Tenho lido na nossa imprensa muitos e interessantes depoimentos sobre a obra da admirável de Aurora Simões de Matos.
Este texto é o melhor que li, até hoje.
Não só analisa - e muito bem - o livro Contos de Xisto como também alarga a análise, com uma dimensão profunda, às particularidades literárias da autora.

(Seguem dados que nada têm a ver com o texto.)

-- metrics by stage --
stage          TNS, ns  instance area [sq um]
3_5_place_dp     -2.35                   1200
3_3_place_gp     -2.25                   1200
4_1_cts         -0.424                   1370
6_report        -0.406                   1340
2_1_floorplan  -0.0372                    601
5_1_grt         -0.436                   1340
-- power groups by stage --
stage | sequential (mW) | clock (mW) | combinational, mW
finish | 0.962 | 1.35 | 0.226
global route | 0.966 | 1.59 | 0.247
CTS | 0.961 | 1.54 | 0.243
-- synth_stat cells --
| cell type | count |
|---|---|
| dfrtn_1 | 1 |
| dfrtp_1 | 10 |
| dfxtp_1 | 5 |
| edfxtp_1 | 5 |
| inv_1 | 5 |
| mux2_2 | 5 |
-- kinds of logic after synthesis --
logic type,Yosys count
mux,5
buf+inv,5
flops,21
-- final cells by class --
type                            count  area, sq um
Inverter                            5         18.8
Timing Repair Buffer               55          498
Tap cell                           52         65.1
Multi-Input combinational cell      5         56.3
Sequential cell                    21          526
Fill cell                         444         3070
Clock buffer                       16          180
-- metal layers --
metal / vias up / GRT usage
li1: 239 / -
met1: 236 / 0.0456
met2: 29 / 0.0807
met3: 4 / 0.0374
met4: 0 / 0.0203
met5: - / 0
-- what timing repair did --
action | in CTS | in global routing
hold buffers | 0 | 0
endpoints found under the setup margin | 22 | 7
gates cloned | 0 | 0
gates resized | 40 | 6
<file path="/design/flow/run.sh">
#!/bin/bash
# OpenROAD 26Q1-2900-gdf79404cd8, Yosys 0.63+post, stock flow scripts
make -C /OpenROAD-flow-scripts/flow DESIGN_CONFIG=/design/flow/config.mk WORK_HOME=/design/flow/orfs finish
</file>
<file path="/design/flow/config.mk">
export PLATFORM = sky130hd
export DESIGN_NAME = stt_name
export DESIGN_NICKNAME = stt_name
export VERILOG_FILES = /design/flow/design.v
export SDC_FILE = /design/flow/constraint.sdc
export NUM_CORES = 4
export LEC_CHECK = 1
export CORE_AREA = 10 10 70 70
export DIE_AREA = 0 0 80 80
</file>
<file path="/design/flow/constraint.sdc">
current_design stt_name

set clk_period 3.2
set clk_io_pct 0.2

create_clock -name clk0 -period $clk_period

set non_clock_inputs [all_inputs -no_clocks]
set_input_delay [expr $clk_period * $clk_io_pct] -clock clk0 $non_clock_inputs
set_output_delay [expr $clk_period * $clk_io_pct] -clock clk0 [all_outputs]
</file>
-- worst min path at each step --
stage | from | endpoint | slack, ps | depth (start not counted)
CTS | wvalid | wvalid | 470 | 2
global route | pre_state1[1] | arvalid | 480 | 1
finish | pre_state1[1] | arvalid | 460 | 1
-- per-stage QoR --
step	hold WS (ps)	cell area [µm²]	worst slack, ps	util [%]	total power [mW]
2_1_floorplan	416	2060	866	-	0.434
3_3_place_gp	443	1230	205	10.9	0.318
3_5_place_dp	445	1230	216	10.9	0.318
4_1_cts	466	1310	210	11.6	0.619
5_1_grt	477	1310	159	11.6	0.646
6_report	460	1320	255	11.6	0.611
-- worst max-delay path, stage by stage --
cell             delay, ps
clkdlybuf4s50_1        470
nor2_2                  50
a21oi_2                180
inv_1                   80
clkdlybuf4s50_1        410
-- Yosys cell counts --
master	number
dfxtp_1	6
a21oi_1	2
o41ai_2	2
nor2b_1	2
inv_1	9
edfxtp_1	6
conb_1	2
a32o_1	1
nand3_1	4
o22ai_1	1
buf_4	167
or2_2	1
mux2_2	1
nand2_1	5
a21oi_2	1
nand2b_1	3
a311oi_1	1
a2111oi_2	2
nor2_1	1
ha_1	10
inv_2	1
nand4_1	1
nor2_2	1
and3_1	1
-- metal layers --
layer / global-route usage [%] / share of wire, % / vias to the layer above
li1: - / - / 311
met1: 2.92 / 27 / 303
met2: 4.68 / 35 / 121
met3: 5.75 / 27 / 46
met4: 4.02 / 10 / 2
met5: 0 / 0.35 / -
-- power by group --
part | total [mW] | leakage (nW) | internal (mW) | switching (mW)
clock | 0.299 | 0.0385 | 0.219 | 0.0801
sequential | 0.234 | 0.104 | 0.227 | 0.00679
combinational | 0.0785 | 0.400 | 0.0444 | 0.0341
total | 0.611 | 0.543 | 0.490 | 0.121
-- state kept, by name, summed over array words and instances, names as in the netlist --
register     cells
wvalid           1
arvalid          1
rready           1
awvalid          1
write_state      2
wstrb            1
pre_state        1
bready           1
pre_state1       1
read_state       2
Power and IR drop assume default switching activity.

Os meus parabéns à Dra. Irene Cardoso por mais este contributo substancial que nos deixa para a compreensão da obra da Amiga Aurora.
Fernando Luís

raiz de xisto disse...

Ao meu grande Amigo Fernando Luís,agradeço as palavras de apoio e a divulgação da minha obra,através da nossa RÁDIO LAFÕES no programa "O Som da Gente".Sempre atento e pertinente.Transmitirei à Dra. Maria Irene a mensagem de felicitações,que naturalmente a deixará sensibilizada e grata.Aceita o meu abraço.